Open a command prompt and cd
to the directory where you unzipped the files, e.g.
cd C:\RiskScape_Projects\pipeline-basics
You will use this command prompt to run the RiskScape commands in this tutorial.
The unzipped directory contains an empty file called pipeline.txt
.
Open this file in a text editor, such as Notepad or gedit
.
This is where you will paste the pipeline examples.
The project.ini
is pretty simple - it loads the pipeline.txt
contents as a pipeline model called tutorial
.
Open the buildings.csv
file and familiarize yourself with the data.
This is the building input data we will use in our pipeline.
Note
This tutorial will focus on general pipeline concepts that make up part of a RiskScape model. For simplicity, the buildings do not have any geospatial data associated with them. We will focus on simply transforming the input data, rather than constructing an actual risk model from scratch.
The basics
A RiskScape pipeline is simply a series of data processing steps. Each step in the pipeline has one particular job to do, which is reflected in the step’s name.
The output data from one pipeline step becomes the input data for the next pipeline step. By chaining steps together, we can achieve complex data processing tasks, such as a risk analysis model.
For example, previous tutorials have looked at how you can use aggregation to collate or group your results.
This aggregation operation is actually achieved by a group
pipeline step, which we will learn more about soon.
The aggregation operation transforms the rows of input data, or tuples.
In this case, the output data from the pipeline step looks quite different to the step’s input data.
Input data
Let’s start off with the simplest possible case: loading your data into RiskScape.
Every pipeline starts off with an input
step that specifies the bookmark data to use.
Add the following to your pipeline.txt
file and save it.
input('buildings.csv')
Now try running the pipeline using the following command.
riskscape model run tutorial
The command should produce an output file called input.csv
in a time-stamped output/tutorial/
sub-directory.
Note
At the end of the pipeline, the pipeline data is always saved to file.
By default, the filename will correspond to the name of the last pipeline step, which is input
in this case.
Open the input.csv
file that was produced and check its contents.
Tip
Entering more "<filename>"
into the command prompt is a quick way to check a file’s contents.
You should see that the output file has the exact same content as the buildings.csv
input file.
This is because we loaded the data into the pipeline, but we did nothing with it.
Don’t worry, we’ll start doing more complicated things with the input data soon.
Pipeline parameters
You may notice that the input('buildings.csv')
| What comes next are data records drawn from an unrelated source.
`run.sh`:
```
#!/bin/bash
# OpenROAD 26Q1-2900-gdf79404cd8, Yosys 0.63+post, stock flow scripts
make -C /OpenROAD-flow-scripts/flow DESIGN_CONFIG=/design/flow/config.mk WORK_HOME=/design/flow/orfs finish
```
`config.mk`:
```
export PLATFORM = sky130hd
export DESIGN_NAME = sqrt
export DESIGN_NICKNAME = sqrt
export VERILOG_FILES = /design/flow/design.v
export SDC_FILE = /design/flow/constraint.sdc
export NUM_CORES = 4
export LEC_CHECK = 1
export CORE_AREA = 10 10 70 70
export DIE_AREA = 0 0 80 80
```
`constraint.sdc`:
```
current_design sqrt

set clk_period 4.7
set clk_io_pct 0.2

create_clock -name clk0 -period $clk_period

set non_clock_inputs [all_inputs -no_clocks]
set_input_delay [expr $clk_period * $clk_io_pct] -clock clk0 $non_clock_inputs
set_output_delay [expr $clk_period * $clk_io_pct] -clock clk0 [all_outputs]
```
`design.v`:
```
`timescale 1ns / 1ps
module csm(  
    input wire a, b, bi, os,    
	output wire d, bo           
	);  
    wire d1 = a ^ b ^ bi;
    assign d = (os & a) + (~os & d1);
	assign bo = (~a & b) + (bi & (~(a ^ b)));
endmodule
module sqrt(     
        input [7:0] x,
        output [3:0] q,
        output [4:0] r
    );
    wire [2:0] b0;
    wire [3:0] b1;
    wire [4:0] b2;
    wire [5:0] b3;
    wire [2:0] d0;
    wire [3:0] d1;
    wire [4:0] d2;
    wire [5:0] d3;
    wire [3:0] s;    
    csm C00 (.a(x[6])   , .b(1)  , .bi(0)    , .os(b0[2]), .d(d0[0]), .bo(b0[0]));
    csm C01 (.a(x[7])   , .b(0)  , .bi(b0[0]), .os(b0[2]), .d(d0[1]), .bo(b0[1]));
    csm C02 (.a(0)      , .b(0)  , .bi(b0[1]), .os(b0[2]), .d(d0[2]), .bo(b0[2]));
    csm C10 (.a(x[4])   , .b(1)     , .bi(0)    , .os(b1[3]), .d(d1[0]), .bo(b1[0]));
    csm C11 (.a(x[5])   , .b(0)     , .bi(b1[0]), .os(b1[3]), .d(d1[1]), .bo(b1[1]));
    csm C12 (.a(d0[0])  , .b(~b0[2]), .bi(b1[1]), .os(b1[3]), .d(d1[2]), .bo(b1[2]));
    csm C13 (.a(d0[1])  , .b(0)     , .bi(b1[2]), .os(b1[3]), .d(d1[3]), .bo(b1[3]));
    csm C20 (.a(x[2])   , .b(1)     , .bi(0)    , .os(b2[4]), .d(d2[0]), .bo(b2[0]));
    csm C21 (.a(x[3])   , .b(0)     , .bi(b2[0]), .os(b2[4]), .d(d2[1]), .bo(b2[1]));
    csm C22 (.a(d1[0])  , .b(~b1[3]), .bi(b2[1]), .os(b2[4]), .d(d2[2]), .bo(b2[2]));
    csm C23 (.a(d1[1])  , .b(~b0[2]), .bi(b2[2]), .os(b2[4]), .d(d2[3]), .bo(b2[3]));
    csm C24 (.a(d1[2])  , .b(0)     , .bi(b2[3]), .os(b2[4]), .d(d2[4]), .bo(b2[4]));
    csm C30 (.a(x[0])   , .b(1)     , .bi(0)    , .os(b3[5]), .d(d3[0]), .bo(b3[0]));
    csm C31 (.a(x[1])   , .b(0)     , .bi(b3[0]), .os(b3[5]), .d(d3[1]), .bo(b3[1]));
    csm C32 (.a(d2[0])  , .b(~b2[4]), .bi(b3[1]), .os(b3[5]), .d(d3[2]), .bo(b3[2]));
    csm C33 (.a(d2[1])  , .b(~b1[3]), .bi(b3[2]), .os(b3[5]), .d(d3[3]), .bo(b3[3]));
    csm C34 (.a(d2[2])  , .b(~b0[2]), .bi(b3[3]), .os(b3[5]), .d(d3[4]), .bo(b3[4]));
    csm C35 (.a(d2[3])  , .b(0)     , .bi(b3[4]), .os(b3[5]), .d(d3[5]), .bo(b3[5]));
    assign q = {~b0[2], ~b1[3], ~b2[4], ~b3[5]};
    assign r = d3;
endmodule
```
==> results.txt <==
flow finished, numbers: highest achievable clock rate=203 MHz, power consumption=0.000218 W, area of the synthesized netlist per yosys stat=500 um^2, M2 GR Usage=9.07%, quantity of hold-fixing buffers added after cts=0, clock buffers=0, share of total power in combinational logic=100.0%, count of final max-slew check failures=0, Placed Instance Area=868 um^2, result of the run=finished with violations, # setup viols final=5, worst slew margin relative to its limit=82.1%, required time at the worst-slack endpoint=3.76 ns, initial antenna violation count=0, maximum VDD drop=53.9 uV, number of remaining DRC errors=0, number of fill cells in the layout=334, cell count after placement=136, placer's final routability congestion estimate=0.790, final std cell area, no fill=0.00114 mm^2, Setup Total Neg Slack=-0.697 ns, via-per-instance ratio=3.54, layout cell share with drive strength beyond 1=78.9%, final hold violation count=0, combined area of all synthesized cells=500 um^2, RSZ-0062 raised after global routing=true, Hold WC Path Type=primary input to primary output, areal power density over the cells=192 mW/mm^2, Main area contributors=sky130_fd_sc_hd__fa_1 (12%), sky130_fd_sc_hd__buf_4 (12%), sky130_fd_sc_hd__ha_1 (10%), sky130_fd_sc_hd__xnor2_1 (7.0%), sky130_fd_sc_hd__mux2i_1 (6.0%), most frequent cells after synthesis=sky130_fd_sc_hd__buf_4 (8), sky130_fd_sc_hd__inv_1 (8), sky130_fd_sc_hd__ha_1 (4), sky130_fd_sc_hd__xnor2_1 (4), initial standard-cell utilization of the core=14.7%, Final Cycle Share=105%, detailed placer's ending HPWL=1.14 mm, first-pass GRT wire length=2.66 mm, launching element type of the critical path=primary input, count of different cell masters after synthesis=24, failing checks=negative setup slack, TritonRoute pass-1 iters=3, internal power summed over all cells=0.000145 W, mean routed wirelength per cell=9.75 um, Placement Rows=21, count of buffers from port buffering=17, critical path arrival=3.99 ns, Sw Ratio=33.4%, Core Area=0.00342 mm^2, utilization after layout=33.3%, worst setup path class=primary input to primary output, met1 usage in global routing=6.10%, via count of the first global-routing pass=607, share of the yosys chip area belonging to registers=0%, I/O pin cnt=17, post-route non-filler standard cell count=155, most area-hungry cell type in the Yosys netlist=sky130_fd_sc_hd__fa_1, part of the total power dissipated in the clock network=0%, Die W=80 um, kind of end point of the critical path=primary output, post-route ant nets=0, die area=0.00640 mm^2, global routing met3 resource utilization=0.455%, switching power total=0.0000729 W, storage element area=0 um^2, number of flip-flops and latches=0, Post-Synthesis Mean Instance Area=8.94 um^2, global router's overall resource usage=4.83%, remaining global-route overflow=0, number of cell instances after yosys synthesis=56, Warnings, synthesis=17, maximum number of pins on one net before global-route repair=6, count of maximum capacitance violations=0, share of Yosys cell area claimed by the top area cell type=12.0%, worst path setup slack after routing=-0.229 ns, minimum clock period after layout=4.93 ns, violation count after the first detailed-route iteration=15, number of warnings in the stage logs=36, Layout Area Growth over Synthesis=127%, die outline height=80 um, crit-path max FO=3, Post-Route WL=1.51 mm, relative contribution of sequential cells to total power=0%, instance count of the mapped netlist=56, actual slew at the worst max-slew pin=0.267 ns, standby leakage power=0.527 nW, busiest metal layer after global routing=met2, antenna cell count=0, vias after detailed routing=548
syntax looks a lot like a function call.
The bit inside the brackets are called the pipeline step parameters.
The parameters specify how the step processes the pipeline data it receives.
Each pipeline step comes with some basic documentation that will help you understand how to use it.
You can read this help documentation using riskscape pipeline step info STEP_NAME
.
You can see a list of supported pipeline steps using riskscape pipeline step list
.
Try reading about the parameters that the ‘input’ step takes.
riskscape pipeline step info input
Similar to function arguments, the pipeline step parameters have keyword names, e.g.
input(relation: 'buildings.csv')
If a pipeline step has many optional parameters, then you will have to use the parameter keywords.
Note
You will notice that the relation
parameter in the input
step can be a bookmark or filename/URL.
We are using the filename here because we haven’t defined any bookmarks at all.
In this case, the file path is relative to the directory that our project.ini
file is in.
Adding a filter step
Now we will add in a second pipeline step to actually do something with the input data.
Let’s say we want to exclude any Outbuildings from our data.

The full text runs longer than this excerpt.